Computation of molecular wave functions in terms of localised molecular orbitals

Abstract

A preliminary investigation of a new Localised Molecular Orbital (LMO) method is presented and applied to the molecules HCN, CO, N2, H2O, NH3 and CH4. The LMOs are called Perfectly Localised Molecular Orbitals (PLMOs) and are obtained in the one-determinant Hartree-Fock Molecular Orbital-Linear Combination of Atomic Orbitals (MO-LCAO) approximation in a minimal AO basis. The PLMOs are obtained from a starting set of occupied Canonical Molecular Orbitals (CMOs) by applying a general orthogonal transformation to the sigma valence CMOs and by minimising the energy sacrificed in restricting the transformed MOs to basis AOs on one and two centres only. The atomic centres upon and between which the lone pair and bond PLMOs reside is decided largely by an energy criterion alone. The resulting set of PLMOs are non-orthogonal. In the example molecules, the energy difference between the canonical wave function and that constructed from the PLMOs is found to be small. The PLMOs, expressed in terms of normalised hybrid atomic orbitals (HAOs) on each atom, are found to reflect a normal valence description of the molecules in which the overall level of hybridisation is low.
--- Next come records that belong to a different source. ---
--- config.mk ---
export PLATFORM = sky130hd
export DESIGN_NAME = motion_interrupt_controller
export DESIGN_NICKNAME = d
export VERILOG_FILES = /design/src/inc/motion_irq_pkg.sv /design/src/logic/motion_interrupt_controller.sv
export SDC_FILE = /design/constraint.sdc
export NUM_CORES = 1
export LEC_CHECK = 0
export ABC_AREA = 1
export BUFFER_PORTS_ARGS = -buffer_cell sky130_fd_sc_hd__buf_2
export CAP_MARGIN = 15
export CORE_ASPECT_RATIO = 0.6
export CORE_UTILIZATION = 31
export CTS_BUF_LIST = sky130_fd_sc_hd__clkbuf_4 sky130_fd_sc_hd__clkbuf_8
export CTS_CLUSTER_DIAMETER = 50
export DETAILED_ROUTE_END_ITERATION = 8
export HOLD_SLACK_MARGIN = 0.1
export PLACE_DENSITY = 0.48
export SYNTH_ARGS = -nofsm -noshare
export SYNTH_HDL_FRONTEND = slang
export SYNTH_SLANG_ARGS = --single-unit
--- constraint.sdc ---
create_clock -name clk_sys_in -period 6.45 [get_ports clk_sys_in]
set_input_delay 1.935 -clock clk_sys_in [delete_from_list [all_inputs] [get_ports clk_sys_in]]
set_output_delay 1.935 -clock clk_sys_in [all_outputs]
set_load 0.05 [all_outputs]
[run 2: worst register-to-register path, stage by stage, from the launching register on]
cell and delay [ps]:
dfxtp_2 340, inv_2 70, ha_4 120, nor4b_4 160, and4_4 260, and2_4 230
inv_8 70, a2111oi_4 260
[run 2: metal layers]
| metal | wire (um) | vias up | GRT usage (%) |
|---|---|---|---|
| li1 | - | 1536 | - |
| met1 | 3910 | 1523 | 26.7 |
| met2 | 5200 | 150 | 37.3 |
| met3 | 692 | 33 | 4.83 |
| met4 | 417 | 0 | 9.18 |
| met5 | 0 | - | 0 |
<file path="src/verilog/vfd_pkg.sv">
`default_nettype none
package vfd_pkg;
    // ************************************************************
    // Command decode bit positions
    // ************************************************************
    localparam int CMD_TEXT_ADDR_BIT = 7;
    localparam int CMD_GLYPH_ADDR_BIT = 6;
    localparam int CMD_FUNC_BIT = 5;
    localparam int CMD_SHIFT_BIT = 4;
    localparam int CMD_CTRL_BIT = 3;
    localparam int CMD_ENTRY_BIT = 2;
    localparam int ENTRY_INC_BIT = 1;
    localparam int ENTRY_SHIFT_BIT = 0;
    localparam int CTRL_DISP_BIT = 2;
    localparam int CTRL_CURSOR_BIT = 1;
    localparam int CTRL_BLINK_BIT = 0;
    localparam int SHIFT_TARGET_BIT = 3;
    localparam int SHIFT_DIR_BIT = 2;
    localparam int FUNC_BUS8_BIT = 4;
    localparam int GLYPH_DOT_BITS = 5;

    // ************************************************************
    // Address ranges, reset values and blink timing
    // ************************************************************
    localparam logic [6:0] TEXT_L1_FIRST = 7'h00;
    localparam logic [6:0] TEXT_L1_LAST = 7'h27;
    localparam logic [6:0] TEXT_L2_FIRST = 7'h40;
    localparam logic [6:0] TEXT_L2_LAST = 7'h67;
    localparam logic [5:0] SHIFT_LAST = 6'h27;
    localparam logic [5:0] GLYPH_LAST = 6'h3f;
    localparam logic [1:0] BRIGHT_FULL = 2'h0;
    localparam int CLK_HZ = 50_000_000;
    localparam int BLINK_HALF_MS = 500;

    // ************************************************************
    // Types
    // ************************************************************
    typedef enum logic [2:0] {
        CMD_NONE = 3'b000,
        CMD_ENTRY = 3'b001,
        CMD_CTRL = 3'b010,
        CMD_SHIFT = 3'b011,
        CMD_FUNC = 3'b100,
        CMD_GLYPH_ADDR = 3'b101,
        CMD_TEXT_ADDR = 3'b110
    } cmd_t;

    typedef struct packed {
        logic wr;
        logic rd;
        logic reg_select;
        logic [7:0] data;
    } host_req_t;

    typedef struct packed {
        logic valid;
        logic [7:0] data;
    } host_rsp_t;

    typedef struct packed {
        logic display_on;
        logic cursor_on;
        logic blink_en;
        logic cursor_all_lit;
        logic converter_inhibit;
        logic bus_8bit;
        logic brightness_hi;
        logic brightness_lo;
        logic glyph_sel;
        logic [6:0] addr_counter;
        logic [5:0] text_shift;
    } disp_state_t;
endpackage : vfd_pkg
`default_nettype wire

</file>
<file path="src/verilog/vfd_instruction_decoder.sv">
`timescale 1ns/1ns
`default_nettype none
module vfd_instruction_decoder #(
    parameter int BLINK_HALF_CYCLES = vfd_pkg::BLINK_HALF_MS * (vfd_pkg::CLK_HZ / 1000)
) (
    // Clock and reset
    input wire logic clk_sys,
    input wire logic sys_rst,
    // Host transfers
    input wire vfd_pkg::host_req_t host_req,
    output vfd_pkg::host_rsp_t host_rsp,
    // Display state
    output vfd_pkg::disp_state_t disp_state,
    // Refresh scan ports
    input wire logic [6:0] text_scan_addr,
    output logic [7:0] text_scan_char,
    input wire logic [5:0] glyph_scan_addr,
    output logic [4:0] glyph_dots
);
    import vfd_pkg::*;

    // ************************************************************
    // Helper functions
    // ************************************************************
    // Classifies an instruction by its leading one; lower bits are don't care
    function automatic cmd_t cmd_decode(input logic [7:0] b);
        cmd_t c;
        c = CMD_NONE;
        if (b[CMD_TEXT_ADDR_BIT]) begin
            c = CMD_TEXT_ADDR;
        end else if (b[CMD_GLYPH_ADDR_BIT]) begin
            c = CMD_GLYPH_ADDR;
        end else if (b[CMD_FUNC_BIT]) begin
            c = CMD_FUNC;
        end else if (b[CMD_SHIFT_BIT]) begin
            c = CMD_SHIFT;
        end else if (b[CMD_CTRL_BIT]) begin
            c = CMD_CTRL;
        end else if (b[CMD_ENTRY_BIT]) begin
            c = CMD_ENTRY;
        end
        return c;
    endfunction : cmd_decode
    // Steps the counter; text space skips from line end to the next line start
    function automatic logic [6:0] step_addr(input logic [6:0] a, input logic glyph,
                                             input logic inc);
        logic [6:0] n;
        n = inc ? a + 7'h01 : a - 7'h01;
        if (glyph) begin
            n = {1'b0, n[5:0]};
        end else if (inc && a == TEXT_L1_LAST) begin
            n = TEXT_L2_FIRST;
        end else if (inc && a == TEXT_L2_LAST) begin
            n = TEXT_L1_FIRST;
        end else if (!inc && a == TEXT_L2_FIRST) begin
            n = TEXT_L1_LAST;
        end else if (!inc && a == TEXT_L1_FIRST) begin
            n = TEXT_L2_LAST;
        end
        return n;
    endfunction : step_addr
    // Display offset in characters, counted modulo the line length
    function automatic logic [5:0] step_shift(input logic [5:0] s, input logic left);
        logic [5:0] n;
        if (left) begin
            n = (s == SHIFT_LAST) ? 6'h00 : s + 6'h01;
        end else begin
            n = (s == 6'h00) ? SHIFT_LAST : s - 6'h01;
        end
        return n;
    endfunction : step_shift

    // ************************************************************
    // State
    // ************************************************************
    logic [7:0] text_ram [0:127];
    logic [7:0] glyph_ram [0:63];
    logic [6:0] ac;
    logic glyph_sel;
    logic inc_mode;
    logic shift_mode;
    logic display_on;
    logic cursor_on;
    logic blink_en;
    logic bus_8bit;
    logic [1:0] brightness;
    logic fs_pending;
    logic [5:0] text_shift;
    logic nib_phase;
    logic [3:0] nib_hold;
    logic [3:0] rd_low_hold;
    logic [$clog2(BLINK_HALF_CYCLES + 1) - 1:0] blink_cnt;
    logic blink_phase;

    // ************************************************************
    // Byte assembly
    // ************************************************************
    logic strobe;
    logic byte_done;
    logic [7:0] wbyte;
    logic [7:0] rbyte;
    logic is_cmd;
    logic is_data_wr;
    logic is_data_rd;
    cmd_t cmd;

    // A byte completes at once on 8 bits, or on the second nibble
    assign strobe = host_req.wr | host_req.rd;
    assign byte_done = strobe & (bus_8bit | nib_phase);
    assign wbyte = bus_8bit ? host_req.data : {nib_hold, host_req.data[7:4]};
    assign is_cmd = byte_done & host_req.wr & ~host_req.reg_select;
    assign is_data_wr = byte_done & host_req.wr & host_req.reg_select & ~fs_pending;
    assign is_data_rd = byte_done & host_req.rd & host_req.reg_select;
    assign cmd = is_cmd ? cmd_decode(wbyte) : CMD_NONE;
    // Read source follows the space of the last address command
    always_comb begin
        if (!host_req.reg_select) begin
            rbyte = {1'b0, ac};
        end else if (glyph_sel) begin
            rbyte = glyph_ram[ac[5:0]];
        end else begin
            rbyte = text_ram[ac];
        end
    end
    // Nibble phase and upper nibble latch
    always_ff @(posedge clk_sys or posedge sys_rst) begin
        if (sys_rst) begin
            nib_phase <= 1'b0;
            nib_hold <= 4'h0;
        end else if (bus_8bit) begin
            nib_phase <= 1'b0;
        end else if (strobe) begin
            nib_phase <= ~nib_phase;
            nib_hold <= host_req.data[7:4];
        end
    end
    // Read answer, upper nibble first in 4-bit mode
    always_ff @(posedge clk_sys or posedge sys_rst) begin
        if (sys_rst) begin
            host_rsp <= '0;
            rd_low_hold <= 4'h0;
        end else begin
            host_rsp.valid <= host_req.rd;
            if (host_req.rd && bus_8bit) begin
                host_rsp.data <= rbyte;
            end else if (host_req.rd && !nib_phase) begin
                host_rsp.data <= {rbyte[7:4], 4'h0};
                rd_low_hold <= rbyte[3:0];
            end else if (host_req.rd) begin
                host_rsp.data <= {rd_low_hold, 4'h0};
            end
        end
    end

    // ************************************************************
    // Mode registers
    // ************************************************************
    // Entry mode, display control and bus width
    always_ff @(posedge clk_sys or posedge sys_rst) begin
        if (sys_rst) begin
            inc_mode <= 1'b1;
            shift_mode <= 1'b0;
            display_on <= 1'b0;
            cursor_on <= 1'b0;
            blink_en <= 1'b0;
            bus_8bit <= 1'b1;
        end else begin
            case (cmd)
                CMD_ENTRY: begin
                    inc_mode <= wbyte[ENTRY_INC_BIT];
                    shift_mode <= wbyte[ENTRY_SHIFT_BIT];
                end
                CMD_CTRL: begin
                    display_on <= wbyte[CTRL_DISP_BIT];
                    cursor_on <= wbyte[CTRL_CURSOR_BIT];
                    blink_en <= wbyte[CTRL_BLINK_BIT];
                end
                CMD_FUNC: begin
                    bus_8bit <= wbyte[FUNC_BUS8_BIT];
                end
                default: begin
                end
            endcase
        end
    end
    // Brightness byte armed by function set
    always_ff @(posedge clk_sys or posedge sys_rst) begin
        if (sys_rst) begin
            fs_pending <= 1'b0;
            brightness <= BRIGHT_FULL;
        end else if (cmd == CMD_FUNC) begin
            fs_pending <= 1'b1;
        end else if (byte_done && host_req.wr) begin
            fs_pending <= 1'b0;
            if (host_req.reg_select && fs_pending) begin
                brightness <= wbyte[1:0];
            end
        end
    end

    // ************************************************************
    // Address counter and display shift
    // ************************************************************
    always_ff @(posedge clk_sys or posedge sys_rst) begin
        if (sys_rst) begin
            ac <= TEXT_L1_FIRST;
            glyph_sel <= 1'b0;
        end else if (cmd == CMD_TEXT_ADDR) begin
            ac <= wbyte[6:0];
            glyph_sel <= 1'b0;
        end else if (cmd == CMD_GLYPH_ADDR) begin
            ac <= {1'b0, wbyte[5:0]};
            glyph_sel <= 1'b1;
        end else if (cmd == CMD_SHIFT) begin
            ac <= step_addr(ac, glyph_sel, wbyte[SHIFT_DIR_BIT]);
        end else if (is_data_wr || is_data_rd) begin
            ac <= step_addr(ac, glyph_sel, inc_mode);
        end
    end
    // Display shift; only text writes and shift commands move it
    always_ff @(posedge clk_sys or posedge sys_rst) begin
        if (sys_rst) begin
            text_shift <= 6'h00;
        end else if (cmd == CMD_SHIFT && wbyte[SHIFT_TARGET_BIT]) begin
            text_shift <= step_shift(text_shift, ~wbyte[SHIFT_DIR_BIT]);
        end else if (is_data_wr && !glyph_sel && shift_mode) begin
            text_shift <= step_shift(text_shift, inc_mode);
        end
    end

    // ************************************************************
    // RAMs
    // ************************************************************
    // Full byte is stored; glyph dots drop the upper three bits on scan
    always_ff @(posedge clk_sys) begin
        if (is_data_wr && glyph_sel) begin
            glyph_ram[ac[5:0]] <= wbyte;
        end else if (is_data_wr) begin
            text_ram[ac] <= wbyte;
        end
    end
    // Refresh read ports
    always_ff @(posedge clk_sys or posedge sys_rst) begin
        if (sys_rst) begin
            text_scan_char <= 8'h00;
            glyph_dots <= 5'h00;
        end else begin
            text_scan_char <= text_ram[text_scan_addr];
            glyph_dots <= glyph_ram[glyph_scan_addr][GLYPH_DOT_BITS - 1:0];
        end
    end

    // ************************************************************
    // Blink timer
    // ************************************************************
    always_ff @(posedge clk_sys or posedge sys_rst) begin
        if (sys_rst) begin
            blink_cnt <= '0;
            blink_phase <= 1'b0;
        end else if (!blink_en) begin
            blink_cnt <= '0;
            blink_phase <= 1'b0;
        end else if (blink_cnt == $bits(blink_cnt)'(BLINK_HALF_CYCLES - 1)) begin
            blink_cnt <= '0;
            blink_phase <= ~blink_phase;
        end else begin
            blink_cnt <= blink_cnt + 1'b1;
        end
    end

    // Registered status outputs
    always_ff @(posedge clk_sys or posedge sys_rst) begin
        if (sys_rst) begin
            disp_state <= '0;
            disp_state.converter_inhibit <= 1'b1;
            disp_state.bus_8bit <= 1'b1;
        end else begin
            disp_state.display_on <= display_on;
            disp_state.cursor_on <= cursor_on;
            disp_state.blink_en <= blink_en;
            disp_state.cursor_all_lit <= blink_en & blink_phase;
            disp_state.converter_inhibit <= ~display_on;
            disp_state.bus_8bit <= bus_8bit;
            disp_state.brightness_hi <= brightness[1];
            disp_state.brightness_lo <= brightness[0];
            disp_state.glyph_sel <= glyph_sel;
            disp_state.addr_counter <= ac;
            disp_state.text_shift <= text_shift;
        end
    end
endmodule : vfd_instruction_decoder
`default_nettype wire

</file>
This is possible because a substantial degree of non-orthogonality among the HAOs on each atom is found. The PLMOs yield satisfactory bond and lone pair moments and electronic populations, and are also shown, to have a satisfactory behaviour at non-experimental geometries of the water molecule. It is concluded that the small sacrifice in accuracy that results from completely localising LMOs by the PLMO method is outweighed by the advantages of dealing with one and two-centre LMOs. It is also suggested that the differences in the properties of LMOs generated by different orthogonal transformation criteria is dependent on the relative amounts of delocalisation from bond and lone pair LMOs.